I got some good news this morning. Not the sort of good news anyone else I know is ever likely to get. The woman who received my donated eggs last year has had a baby.
What a magical, breath-taking bit of news.
And it is magical, you can barely believe it, it really worked. It really meant someone got to be a mother and that’s the breath-taking bit. I hardly know what to say.
So I thought I’d take a moment to think about that woman and her new child and about what I did when I donated my eggs. There are lots of things I feel right now. I feel happy for her, which is such a trite, bland phrase – it feels inadequate for what I really feel. I mean I feel happy, really genuinely happy, for this stranger. And that isn’t a bland or everyday feeling. We might empathise with strangers, we might feel for them, but it’s rare to feel such a burst of real emotion for a person I don’t know and it’s a lovely feeling.
I feel a strong surge of love for my own children. My own children who I wanted so much and who I was lucky enough to have without needing anyone else’s help. It’s the love I know this woman is feeling right now for her first child. And that feels incredibly good too.
When I was considering being a donor, I talked it through with friends, family and my partner. Everyone was supportive. Many friends thought it was great, but that they couldn’t do it; they weren’t sure how they’d feel about a child born from their eggs. For me though, it felt different. I thought about it a great deal whilst making my mind up and what I felt was this: that the love I feel for my children is because they are mine and they are mine because I carried them, I fed them, I raise them, I’ve been with them all the way. Genetics plays a part, and my daughter does look a lot like me, but it’s not why I love her. Donating my eggs meant I could give another woman the chance to feel this love for a child or children that would be truly her own, she would carry them, feed them, raise them and be with them all the way.
I thought about my nephew too, my sister-in-law’s son, a child I have no genetic relationship with, but I love him and he’s family. Genetics do not form any part of my relationship with him, but he’s more important to me than friends’ children because he’s my family. It’s such a hard concept to explain, but one I think everyone can understand – we all truly love people who we aren’t genetically related to, don’t we? We all understand what ‘family’ is, even if it’s hard to put into words. So, when friends asked me ‘wouldn’t it be weird to think of a child of yours out there’ and ‘how would you feel if they got in touch later’, I thought this – any child born from my donated eggs isn’t ‘a child of mine’, they couldn’t ever be, they won’t be my family. But I know they’ll be born into their own family, a family who desperately wants them. And how will I feel if they get in touch? I’ll want to tell them this; ‘I’m so incredibly glad you exist, I know how much your parents wanted you and I’m so glad I could help.’

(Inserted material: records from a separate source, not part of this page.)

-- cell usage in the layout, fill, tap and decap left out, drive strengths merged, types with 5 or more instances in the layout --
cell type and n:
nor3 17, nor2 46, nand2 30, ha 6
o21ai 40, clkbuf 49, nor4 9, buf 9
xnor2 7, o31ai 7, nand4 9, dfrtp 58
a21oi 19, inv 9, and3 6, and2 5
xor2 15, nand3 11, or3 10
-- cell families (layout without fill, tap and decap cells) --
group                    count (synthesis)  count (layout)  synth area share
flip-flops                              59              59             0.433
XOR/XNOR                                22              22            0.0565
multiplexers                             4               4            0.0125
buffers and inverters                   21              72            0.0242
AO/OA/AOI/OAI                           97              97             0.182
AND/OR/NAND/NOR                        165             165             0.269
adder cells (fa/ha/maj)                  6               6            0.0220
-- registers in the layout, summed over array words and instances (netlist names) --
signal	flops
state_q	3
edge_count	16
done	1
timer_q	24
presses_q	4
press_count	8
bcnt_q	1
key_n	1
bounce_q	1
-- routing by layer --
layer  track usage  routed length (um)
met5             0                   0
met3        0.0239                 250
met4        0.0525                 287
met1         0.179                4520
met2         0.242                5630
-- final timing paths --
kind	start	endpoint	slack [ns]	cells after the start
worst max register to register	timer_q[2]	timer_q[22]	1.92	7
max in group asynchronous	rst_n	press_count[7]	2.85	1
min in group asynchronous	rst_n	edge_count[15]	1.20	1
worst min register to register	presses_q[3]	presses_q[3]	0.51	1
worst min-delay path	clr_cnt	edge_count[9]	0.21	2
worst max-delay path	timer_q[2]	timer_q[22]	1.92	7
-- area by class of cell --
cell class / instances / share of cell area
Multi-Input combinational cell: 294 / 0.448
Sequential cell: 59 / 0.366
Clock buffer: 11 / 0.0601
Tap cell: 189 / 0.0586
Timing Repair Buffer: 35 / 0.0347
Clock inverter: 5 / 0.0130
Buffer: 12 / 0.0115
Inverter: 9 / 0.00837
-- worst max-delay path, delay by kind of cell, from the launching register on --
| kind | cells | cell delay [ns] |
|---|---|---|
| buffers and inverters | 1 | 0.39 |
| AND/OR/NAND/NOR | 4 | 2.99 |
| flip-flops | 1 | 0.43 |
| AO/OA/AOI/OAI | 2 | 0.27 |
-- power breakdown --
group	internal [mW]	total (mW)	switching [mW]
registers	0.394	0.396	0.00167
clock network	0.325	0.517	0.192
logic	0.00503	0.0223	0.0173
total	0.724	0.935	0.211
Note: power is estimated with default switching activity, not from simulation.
## config.mk

```make
export PLATFORM = sky130hd
export DESIGN_NAME = silife_max7219_scan
export DESIGN_NICKNAME = d
export VERILOG_FILES = /design/src/rtl/silife_pkg.sv /design/src/rtl/silife_spi_tx16.sv /design/src/rtl/silife_max7219_scan.sv
export SDC_FILE = /design/constraint.sdc
export NUM_CORES = 1
export LEC_CHECK = 0
export CAP_MARGIN = 20
export CORE_MARGIN = 1.5
export CORE_UTILIZATION = 50
export DETAILED_ROUTE_END_ITERATION = 16
export MAX_ROUTING_LAYER = met4
export PLACE_DENSITY_LB_ADDON = 0.25
export SYNTH_ARGS = -nofsm -noshare
export SYNTH_HDL_FRONTEND = slang
export SYNTH_SLANG_ARGS = --single-unit
```

## constraint.sdc

```tcl
create_clock -name clk -period 5 [get_ports clk]
set_clock_uncertainty 0.15 [all_clocks]
set_input_delay 1.25 -clock clk [delete_from_list [all_inputs] [get_ports clk]]
set_output_delay 1.25 -clock clk [all_outputs]
set_load 0.1 [all_outputs]
```

## src/rtl/silife_pkg.sv

```systemverilog
// silife_pkg: shared MAX7219 register addresses, scan FSM states and the init word table
package silife_pkg;
  localparam logic [7:0] REG_DIGIT0 = 8'h01;
  localparam logic [7:0] REG_DECODE = 8'h09;
  localparam logic [7:0] REG_INTENSITY = 8'h0A;
  localparam logic [7:0] REG_SCANLIMIT = 8'h0B;
  localparam logic [7:0] REG_SHUTDOWN = 8'h0C;
  localparam logic [7:0] REG_TEST = 8'h0F;
  localparam logic [3:0] NUM_INIT_WORDS = 4'd5;
  typedef enum logic [1:0] {ST_IDLE, ST_LOAD, ST_SHIFT, ST_LATCH} state_t;
  function automatic logic [15:0] init_word(input logic [3:0] idx, input logic [3:0] intensity);
    return idx == 4'd0 ? {REG_SHUTDOWN, 8'h01} :
           idx == 4'd1 ? {REG_SCANLIMIT, 8'h07} :
           idx == 4'd2 ? {REG_DECODE, 8'h00} :
           idx == 4'd3 ? {REG_INTENSITY, 4'h0, intensity} :
                         {REG_TEST, 8'h00};
  endfunction
endpackage

```

## src/rtl/silife_spi_tx16.sv

```systemverilog
// silife_spi_tx16: serialises one 16-bit MAX7219 frame (load, shift, latch) with a load/ready handshake
module silife_spi_tx16 import silife_pkg::*; #(
  parameter int CLK_DIV = 2
) (
  input  logic        clk,
  input  logic        reset,
  input  logic        load,
  input  logic [15:0] word,
  output logic        ready,
  output logic        done,
  output logic        sck,
  output logic        mosi,
  output logic        cs
);
  state_t state, state_nx;
  logic [7:0] cnt;
  logic [3:0] bit_idx;
  logic ph;
  logic [15:0] sr;
  logic tick;
  assign tick = cnt == 8'(CLK_DIV - 1);
  // state register
  always_ff @(posedge clk or posedge reset)
    if (reset) state <= ST_IDLE;
    else state <= state_nx;
  // next state: a load offered at the end of latch chains straight into the next frame
  always_comb begin
    state_nx = state == ST_IDLE  ? (load ? ST_LOAD : ST_IDLE) :
               state == ST_LOAD  ? ST_SHIFT :
               state == ST_SHIFT ? (tick && ph && bit_idx == 4'd15 ? ST_LATCH : ST_SHIFT) :
                                   (tick ? (load ? ST_LOAD : ST_IDLE) : ST_LATCH);
  end
  // pin outputs decoded from state so reset forces them idle immediately
  always_comb begin
    ready = state == ST_IDLE;
    done = state == ST_LATCH && tick;
    sck = state == ST_SHIFT && ph;
    mosi = state == ST_SHIFT && sr[15];
    cs = state != ST_SHIFT;
  end
  // divider, half-period phase and shift register; data moves only on the sck falling step
  always_ff @(posedge clk or posedge reset)
    if (reset) begin
      cnt <= '0;
      bit_idx <= '0;
      ph <= 1'b0;
      sr <= '0;
    end else if (state == ST_LOAD) begin
      sr <= word;
      cnt <= '0;
      bit_idx <= '0;
      ph <= 1'b0;
    end else if (state == ST_SHIFT || state == ST_LATCH) begin
      cnt <= tick ? 8'd0 : cnt + 8'd1;
      if (tick && state == ST_SHIFT) begin
        ph <= ~ph;
        if (ph) begin
          sr <= {sr[14:0], 1'b0};
          bit_idx <= bit_idx + 4'd1;
        end
      end
    end
endmodule

```

## src/rtl/silife_max7219_scan.sv

```systemverilog
// silife_max7219_scan: walks the cell matrix rows and streams them to a MAX7219, with init on first refresh
module silife_max7219_scan import silife_pkg::*; #(
  parameter int         CLK_DIV   = 2,
  parameter logic [3:0] INTENSITY = 4'hF,
  parameter int         WIDTH     = 8,
  parameter int         HEIGHT    = 8
) (
  input  logic                      clk,
  input  logic                      reset,
  input  logic                      start,
  output logic                      busy,
  output logic                      frame_done,
  output logic [$clog2(HEIGHT)-1:0] row_select,
  input  logic [WIDTH-1:0]          cells,
  output logic                      sck,
  output logic                      mosi,
  output logic                      cs
);
  localparam int RW = $clog2(HEIGHT);
  localparam logic [3:0] LAST = NUM_INIT_WORDS + 4'(HEIGHT - 1);
  logic [3:0] word_idx, nxt_idx;
  logic init_done, ready, done, accept, adv, load;
  logic [15:0] word;
  silife_spi_tx16 #(.CLK_DIV(CLK_DIV)) u_tx (
    .clk(clk), .reset(reset), .load(load), .word(word),
    .ready(ready), .done(done), .sck(sck), .mosi(mosi), .cs(cs)
  );
  // sequencer decisions and the frame for the current word
  always_comb begin
    accept = start && ready && !busy && !frame_done;
    adv = done && word_idx != LAST;
    load = accept || adv;
    nxt_idx = word_idx + 4'd1;
    word = word_idx < NUM_INIT_WORDS ? init_word(word_idx, INTENSITY)
         : {REG_DIGIT0 + 8'(word_idx - NUM_INIT_WORDS), cells};
  end
  // word index, row address and refresh status; row_select moves as the next LOAD is entered
  always_ff @(posedge clk or posedge reset)
    if (reset) begin
      busy <= 1'b0;
      frame_done <= 1'b0;
      row_select <= '0;
      word_idx <= '0;
      init_done <= 1'b0;
    end else begin
      frame_done <= 1'b0;
      if (accept) begin
        busy <= 1'b1;
        word_idx <= init_done ? NUM_INIT_WORDS : 4'd0;
        if (init_done) row_select <= '0;
      end else if (adv) begin
        word_idx <= nxt_idx;
        if (nxt_idx >= NUM_INIT_WORDS) row_select <= RW'(nxt_idx - NUM_INIT_WORDS);
      end else if (done) begin
        busy <= 1'b0;
        frame_done <= 1'b1;
        init_done <= 1'b1;
      end
    end
endmodule

```

==> results of run 1 <==
## cells by family (layout without fill, tap and decap cells)
group                      Yosys count  after routing  synth area share [%]
AOI/OAI and AO/OA                   64             64                  18.5
xor gates and xnor gates             4              4                  1.49
adders and majority gates            8              8                  4.26
buffers and inverters               29             42                  5.00
DFF                                 41             41                  43.6
muxes                                6              6                  2.77
and+or+nand+nor                    109            109                  24.4
## layout make-up
cell class | count | share of cell area, %
flip-flops and latches | 41 | 38.4
clock inverters | 1 | 1.12
well taps | 52 | 2.44
repair buffers | 23 | 8.06
inverters | 11 | 1.55
multi-input cells | 191 | 45.2
clock buffers | 7 | 3.23
## placed cells by master (no fill, tap or decap), types with 4 or more instances in the layout
cell type and n:
a21o_1 4, a21oi_1 7, a31oi_1 5, buf_4 4, clkbuf_8 6, clkdlybuf4s50_1 18, dfrtp_1 41, ha_1 8
inv_1 11, mux2i_1 5, nand2_1 29, nand2b_1 5, nand3_1 19, nand4_1 4, nor2_1 17, nor2b_1 5
nor3_1 8, o21ai_0 17, o22ai_1 4, or3_1 5
## metrics by stage
step / setup WS, ps / cell area (µm²) / power, µW / util (%) / cells
floorplan: 805 / 2350 / 343 / - / 261
global placement: 1610 / 2550 / 353 / 57.4 / 317
detailed placement: 1570 / 2550 / 353 / 57.4 / 317
CTS: 1250 / 2670 / 633 / 60.0 / 325
global route: 1090 / 2670 / 649 / 60.1 / 326
finish: 1240 / 2670 / 627 / 60.1 / 326
## how the worst max path moves through the flow
| stage | to | from | slack (ps) |
|---|---|---|---|
| floorplan | mosi | u_tx.state[1]$_DFF_PP0_ | 810 |
| global placement | sck | u_tx.state[1]$_DFF_PP0_ | 1610 |
| detailed placement | sck | u_tx.state[0]$_DFF_PP0_ | 1570 |
| CTS | sck | u_tx.state[1]$_DFF_PP0_ | 1250 |
| global route | sck | u_tx.state[1]$_DFF_PP0_ | 1090 |
| finish | sck | u_tx.state[0]$_DFF_PP0_ | 1240 |
## registers in the layout, indices dropped and copies added (netlist names)
| register | count |
|---|---|
| u_tx.state | 2 |
| busy | 1 |
| u_tx.bit_idx | 4 |
| u_tx.cnt | 8 |
| u_tx.ph | 1 |
| frame_done | 1 |
| u_tx.sr | 16 |
| row_select | 3 |
| word_idx | 4 |
| init_done | 1 |
## power by group
group / switching, µW / internal (µW) / leakage [µW]
clock network: 118 / 163 / 0.0000585
registers: 0 / 331 / 0.000521
logic: 7.41 / 7.38 / 0.000682
total: 125 / 501 / 0.00126
## worst reg2reg max path, cell delays in order (launching register included)
cell,delay [ps]
dfrtp_1,620
inv_1,210
ha_1,360
nand3_1,140
or4b_4,550
mux2_4,320
a21o_1,170
## routing by layer
| layer | track usage, % | vias to the layer above | routed length [µm] | part of all wire [%] |
|---|---|---|---|---|
| met2 | 33.2 | 28 | 2290 | 46 |
| met5 | - | - | 0 | 0 |
| met4 | 6.92 | 0 | 47 | 0.94 |
| met3 | 4.64 | 5 | 166 | 3.3 |
| li1 | - | 961 | - | - |
| met1 | 30.4 | 939 | 2480 | 50 |
==> results by group, run 1 <==
Setup path
  • Cell family with the largest share of critical-path delay: buffers and inverters
  • Worst Path Required: 3600 ps
  • Crit path kind: flop to output pin
  • CP endpoint kind: output pin
  • CP arrival: 2360 ps
  • R2r worst-path depth: 6
  • R2r setup slk: 2380 ps
  • Bufs and invs on worst path: 2
  • CP Cell Sequence: nand3b_1 -> inv_1 -> clkdlybuf4s50_1
  • Slowest cell delay on critical path: 1140 ps
  • Reg2reg start: word_idx[0]$_DFFE_PP0P_
  • Max Fanout on Critical Path: 14
  • Levels on crit path: 3
  • Worst Setup Start Kind: flop
  • Slowest-stage cell, CP: clkdlybuf4s50_1
  • Reg2Reg Capture Point: word_idx[3]$_DFFE_PP0P_

Timing
  • Unrepaired setup endpoints after global routing: no
  • Worst hold slack: 322 ps
  • Final hold vios: 0
  • Period utilisation layout: 75.2%
  • Slew margin rel.: 35.4%
  • Count of pins over their slew limit: 0
  • Worst slew pin tran: 966 ps
  • Fin Setup TNS: 0 ps
  • Fmax: 0.266 GHz
  • Final setup viols: 0
  • Minimum clock period: 3760 ps

Finish
  • Fillers: 391
  • Total area of sequential cells: 1030 µm²
  • P&R area growth vs syn: 13.6%
  • Diode count: 0
  • Final #Nets: 292
  • Multi-input gate area: 1210 µm²
  • Share of layout cells above drive strength 1: 7.66%

Logic synthesis
  • Post-synthesis sequential area ratio: 43.6%
  • Most common cell in the netlist: dfrtp_1
  • Area contributors post-synth: dfrtp_1 (44%), nand2_1 (4.6%), ha_1 (4.3%)
  • Top_reg_cell synth: dfrtp_1
  • Synth Cell Area: 2350 µm²
  • Synthesized netlist net count: 280
  • Synth cell count leaders: dfrtp_1 (41), nand2_1 (29), nand3_1 (19)
  • Seq cells post-synth: 41
  • Post-Synthesis Cells: 261
  • Top cell type's share of synthesized area: 43.6%
  • Post-synth cell types: 54
  • Leading area contributor after synthesis: dfrtp_1
  • Synth warn: 0
  • EDFF count, synth: 0
  • Mapped Avg Cell Area: 9.01 µm²
  • Ys async rst share: 100%

Global routing
  • Tot GR Track Use: 22.2%
  • Initial antenna violation count: 0
  • Largest net degree at the start of global routing: 42
  • Global route overflow: 0
  • Global-route wire length before repair: 8.71 mm
  • Vias in the first global route: 1,823

Pwr
  • Maximum VDD drop: 0.121 mV
  • Standby leakage power: 0.00126 µW
  • PwrDens: 235 nW/µm²

Clocking
  • CTS root buf: clkbuf_8
  • Max Buffers Root-to-Sink: 2
  • Htree depth: 2
  • Post-cts sizing count: 0
  • Worst-Skew Late Latency: 290 ps
  • Setup Buffers After CTS: 0
  • Cts bufs inserted: 5
  • CTS tree: built
  • Clock Sinks: 41
  • CTS Hold Bufs: 0
  • Clock Pin Slew Worst Setup and Hold Paths: 80 ps

Hold path
  • Endpoint, Worst Hold: init_done$_DFFE_PP0P_
  • Hold Startpoint: init_done$_DFFE_PP0P_
  • Hold path cells: 1
  • Hold Path Class: flop to flop

Placement
  • Final Wtd Congestion: 0.806
  • # port buffers: 18
  • Detailed Place HPWL: 3.39 mm

Route
  • Drt first pass iters: 6
  • ANT nets after route: 0
  • DR DRC count: 0
  • Vias/cell: 5.93
  • DRT iter0 DRCs: 129
  • Routed length per instance: 15.3 µm
  • Vias: 1,933
  • Final wirelength: 4.98 mm

Die
  • Die width: 71.6 µm
  • Initial core utilization: 52.9%
  • Die footprint: 5120 µm²
  • Core Rows: 24
  • Die Span Y: 71.6 µm
  • Placeable Area: 4440 µm²
  • Top Ports: 19

Run status
  • Outcome: complete, no violations

Flow run
  • Total of max-cap violations: 0
(Power assumes the default switching activity.)
==> run 2: changes to the inputs <==
- clock period: 5 -> 3.5 ns (I/O delays scaled with it)
==> run 2 against run 1 <==
Non-clock buffer count increased by 1. Die area unchanged. Final cell count increased by 0.31%. Cell area decreased by 0.28%. Via count decreased by 0.62%. Critical endpoint unchanged. Largest power group unchanged. Highest routed layer unchanged.
==> results by group, run 2 (synthesized netlist as in run 1, its figures left out) <==
Run status
  • Outcome: complete, no violations

Setup path
  • CP arrival: 1580 ps
  • Slowest-stage cell, CP: dfrtp_1
  • R2r worst-path depth: 6
  • Worst Path Required: 2470 ps
  • Max Fanout on Critical Path: 15
  • Levels on crit path: 3
  • Bufs and invs on worst path: 2
  • Slowest cell delay on critical path: 630 ps
  • CP endpoint kind: output pin
  • Worst Setup Start Kind: flop
  • Cell family with the largest share of critical-path delay: flip-flops
  • CP Cell Sequence: nand3b_1 -> inv_1 -> buf_4
  • Crit path kind: flop to output pin

Die
  • Top Ports: 19
  • Placeable Area: 4440 µm²
  • Initial core utilization: 52.9%
  • Die footprint: 5120 µm²
  • Die Span Y: 71.6 µm
  • Die width: 71.6 µm
  • Core Rows: 24

Timing
  • Slew margin rel.: 33.9%
  • Fmax: 0.384 GHz
  • Final hold vios: 0
  • Period utilisation layout: 74.4%
  • Minimum clock period: 2600 ps
  • Count of pins over their slew limit: 0
  • Unrepaired setup endpoints after global routing: no
  • Fin Setup TNS: 0 ps
  • Worst slew pin tran: 986 ps
  • Final setup viols: 0
  • Worst hold slack: 336 ps

Pwr
  • Standby leakage power: 0.00128 µW
  • Combinational power share: 2.4%
  • P_int: 716 µW
  • Net switching power figure: 172 µW
  • Reg power frac: 53.3%
  • PwrDens: 333 nW/µm²
  • Net Sw Frac: 19.3%
  • Clock share of power: 44.3%
  • Maximum VDD drop: 0.211 mV

Clocking
  • Worst-Skew Late Latency: 290 ps
  • Cts bufs inserted: 5
  • Clock Sinks: 41
  • CTS Hold Bufs: 0
  • CTS root buf: clkbuf_8
  • Htree depth: 2
  • Clock Pin Slew Worst Setup and Hold Paths: 80 ps
  • Max Buffers Root-to-Sink: 2
  • Setup Buffers After CTS: 0
  • CTS tree: built
  • Post-cts sizing count: 0

Global routing
  • Largest net degree at the start of global routing: 42
  • Global route overflow: 0
  • Global-route wire length before repair: 8.73 mm
  • Initial antenna violation count: 0
  • Vias in the first global route: 1,889
  • Tot GR Track Use: 22.4%

Route
  • DRT iter0 DRCs: 151
  • Vias: 1,921
  • Drt first pass iters: 6
  • Routed length per instance: 15.2 µm
  • DR DRC count: 0
  • ANT nets after route: 0
  • Vias/cell: 5.87
  • Final wirelength: 4.97 mm

Finish
  • Most frequent cells in the layout: dfrtp_1 (41), nand2_1 (29), nand3_1 (19), o21ai_0 (17), nor2_1 (16)
  • Final Util: 59.9%
  • Share of layout cells above drive strength 1: 11.3%
  • P&R area growth vs syn: 13.3%
  • Max reg flops: 16
  • Diode count: 0
  • Top reg by flops: u_tx.sr
  • Leading registers by flop count: u_tx.sr x16, u_tx.cnt x8
  • Most common cell after layout, fill and taps aside: dfrtp_1
  • Final #Nets: 293

Placement
  • Detailed Place HPWL: 3.39 mm
  • # port buffers: 18
  • Final Wtd Congestion: 0.896

Hold path
  • Hold Path Class: flop to flop
  • Hold path cells: 1

Flow run
  • Total of max-cap violations: 0
## run 2: worst paths after layout
check                                         from                       to  slack, ps
max                        u_tx.state[1]$_DFF_PP0_                      sck        900
min                          init_done$_DFFE_PP0P_    init_done$_DFFE_PP0P_        340
max reg2reg                u_tx.cnt[1]$_DFFE_PP0P_  word_idx[3]$_DFFE_PP0P_        930
min reg2reg                  init_done$_DFFE_PP0P_    init_done$_DFFE_PP0P_        340
max in group asynchronous                    reset   u_tx.sr[1]$_DFFE_PP0P_       1970
min in group asynchronous                    reset  u_tx.cnt[1]$_DFFE_PP0P_        860
## run 2: power groups by stage
stage	clock network, µW	registers [µW]	logic, µW
final	394	473	21.3
after global routing	422	473	24.1
after CTS	402	473	22.2
after detailed placement	0	483	22.3
after global placement	0	483	21.9
after floorplan	0	483	7.07
## run 2: stage by stage
step                worst slack, ps  power [µW]  cell area, µm²  instances
floorplan                       132         490            2350        261
global placement                989         505            2550        319
detailed placement              953         505            2550        319
CTS                             895         897            2660        327
global route                    769         919            2660        327
finish                          897         888            2660        327
## run 2: area by class of cell
| class | count | area, µm² |
|---|---|---|
| Clock buffer | 7 | 86.3 |
| Clock inverter | 1 | 30.0 |
| Fill cell | 383 | 1780 |
| Inverter | 11 | 41.3 |
| Multi-Input combinational cell | 191 | 1210 |
| Sequential cell | 41 | 1030 |
| Tap cell | 52 | 65.1 |
| Timing Repair Buffer | 24 | 205 |
## run 2: routing by layer
layer	share of wire [%]	track usage [%]	wire length, µm
met5	0	-	0
met4	0.94	8.18	47
met3	2.4	4.36	121
met2	48	34.8	2370
met1	49	29.4	2440
==> run 3: changes to the inputs <==
- clock period: 3.5 -> 2.7 ns (I/O delays scaled with it)
==> run 3 against run 2 <==
Setup slack got worse by 640 ps. Sequential power rose by 30%. Hold slack got worse by 12 ps. Wire length is 2.1% higher. Sequential share of layout area fell by 1.1 points. Critical endpoint is now word_idx[3]$_DFFE_PP0P_.
==> results by group, run 3 (synthesized netlist as in run 1, its figures left out) <==
Setup path
  • Worst Path Required: 2740 ps
  • CP endpoint kind: flop
  • Crit path kind: flop to flop
  • Worst Setup Start Kind: flop
  • Max Fanout on Critical Path: 8
  • CP arrival: 2480 ps

Timing
  • Worst slew pin tran: 552 ps
  • Worst hold slack: 325 ps
  • Fmax: 0.409 GHz
  • Final setup viols: 0
  • Period utilisation layout: 90.5%
  • Count of pins over their slew limit: 0
  • Final hold vios: 0
  • Minimum clock period: 2440 ps
  • Fin Setup TNS: 0 ps
  • Slew margin rel.: 62.9%
  • Unrepaired setup endpoints after global routing: no

Clocking
  • Worst-Skew Late Latency: 300 ps
  • Htree depth: 2
  • Max Buffers Root-to-Sink: 2
  • CTS tree: built
  • Cts bufs inserted: 5
  • CTS root buf: clkbuf_8
  • Clock Sinks: 41
  • Setup Buffers After CTS: 0
  • Clock Pin Slew Worst Setup and Hold Paths: 80 ps
  • CTS Hold Bufs: 0
  • Post-cts sizing count: 0

Route
  • DRT iter0 DRCs: 188
  • DR DRC count: 0
  • Routed length per instance: 15.2 µm
  • ANT nets after route: 0
  • Final wirelength: 5.08 mm
  • Vias/cell: 5.96
  • Drt first pass iters: 6
  • Vias: 1,995

Finish
  • Max reg flops: 16
  • Most frequent cells in the layout: dfrtp_1 (41), nand2_1 (29), nand3_1 (19), buf_4 (19), o21ai_0 (17)
  • Final #Nets: 301
  • Top reg by flops: u_tx.sr
  • Final instance area: 2740 µm²
  • Most common cell after layout, fill and taps aside: dfrtp_1
  • Diode count: 0
  • Share of layout cells above drive strength 1: 14.5%
  • Leading registers by flop count: u_tx.sr x16, u_tx.cnt x8
  • P&R area growth vs syn: 16.5%

Die
  • Top Ports: 19
  • Initial core utilization: 52.9%
  • Die Span Y: 71.6 µm
  • Die footprint: 5120 µm²
  • Placeable Area: 4440 µm²
  • Core Rows: 24
  • Die width: 71.6 µm

Pwr
  • Net switching power figure: 236 µW
  • Net Sw Frac: 22.6%
  • P_int: 805 µW
  • Maximum VDD drop: 0.253 mV
  • Combinational power share: 2.6%
  • Reg power frac: 58.9%
  • Standby leakage power: 0.00132 µW
  • Clock share of power: 38.5%
  • PwrDens: 380 nW/µm²

Placement
  • # port buffers: 18
  • Final Wtd Congestion: 0.860
  • Post-DP Area: 2650 µm²
  • Detailed Place HPWL: 3.45 mm

Global routing
  • Global-route wire length before repair: 8.74 mm
  • Global route overflow: 0
  • Vias in the first global route: 1,909
  • Tot GR Track Use: 22.2%
  • Initial antenna violation count: 0
  • Largest net degree at the start of global routing: 42

Flow run
  • Total of max-cap violations: 0

Run status
  • Outcome: complete, no violations

Hold path
  • Hold Path Class: flop to flop
run 3: cell type report:
type	instances	area (µm²)
Timing Repair Buffer	32	303
Fill cell	394	1710
Clock buffer	5	68.8
Sequential cell	41	1030
Multi-Input combinational cell	191	1220
Clock inverter	3	17.5
Inverter	11	41.3
Tap cell	52	65.1
run 3: metrics by stage:
step                      util, %  total power (µW)  cells  worst slack, ps
after detailed placement     59.7               654    327              280
after CTS                    61.6              1050    335              245
after global placement       59.7               654    327              318
after global routing         61.6              1080    335              170
final                        61.6              1040    335              257
after floorplan                 -               635    261              168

It was always about the woman for me, not the child. A woman who wants a child. I was once a woman who wanted a child, so I know how that feels. To imagine how bereft and helpless I would have felt had I been unable to conceive was the motivating thing for me. To be given the chance to help another woman facing that, was a gift to me. A rare gift.
And that’s the part that’s hard to express. Why donate your eggs? Well, every donor will have their own reasons, but one we all share is that there are very, very few opportunities in life to do something that is wholly good, wholly kind and wholly for someone else – and that when you do have that chance, the feeling of happiness and pride in your actions is immense.
So yes, it’s hard to put it clearer than this. On hearing the news this morning I feel two things; I feel happy for her and I feel proud of myself. As simple as that.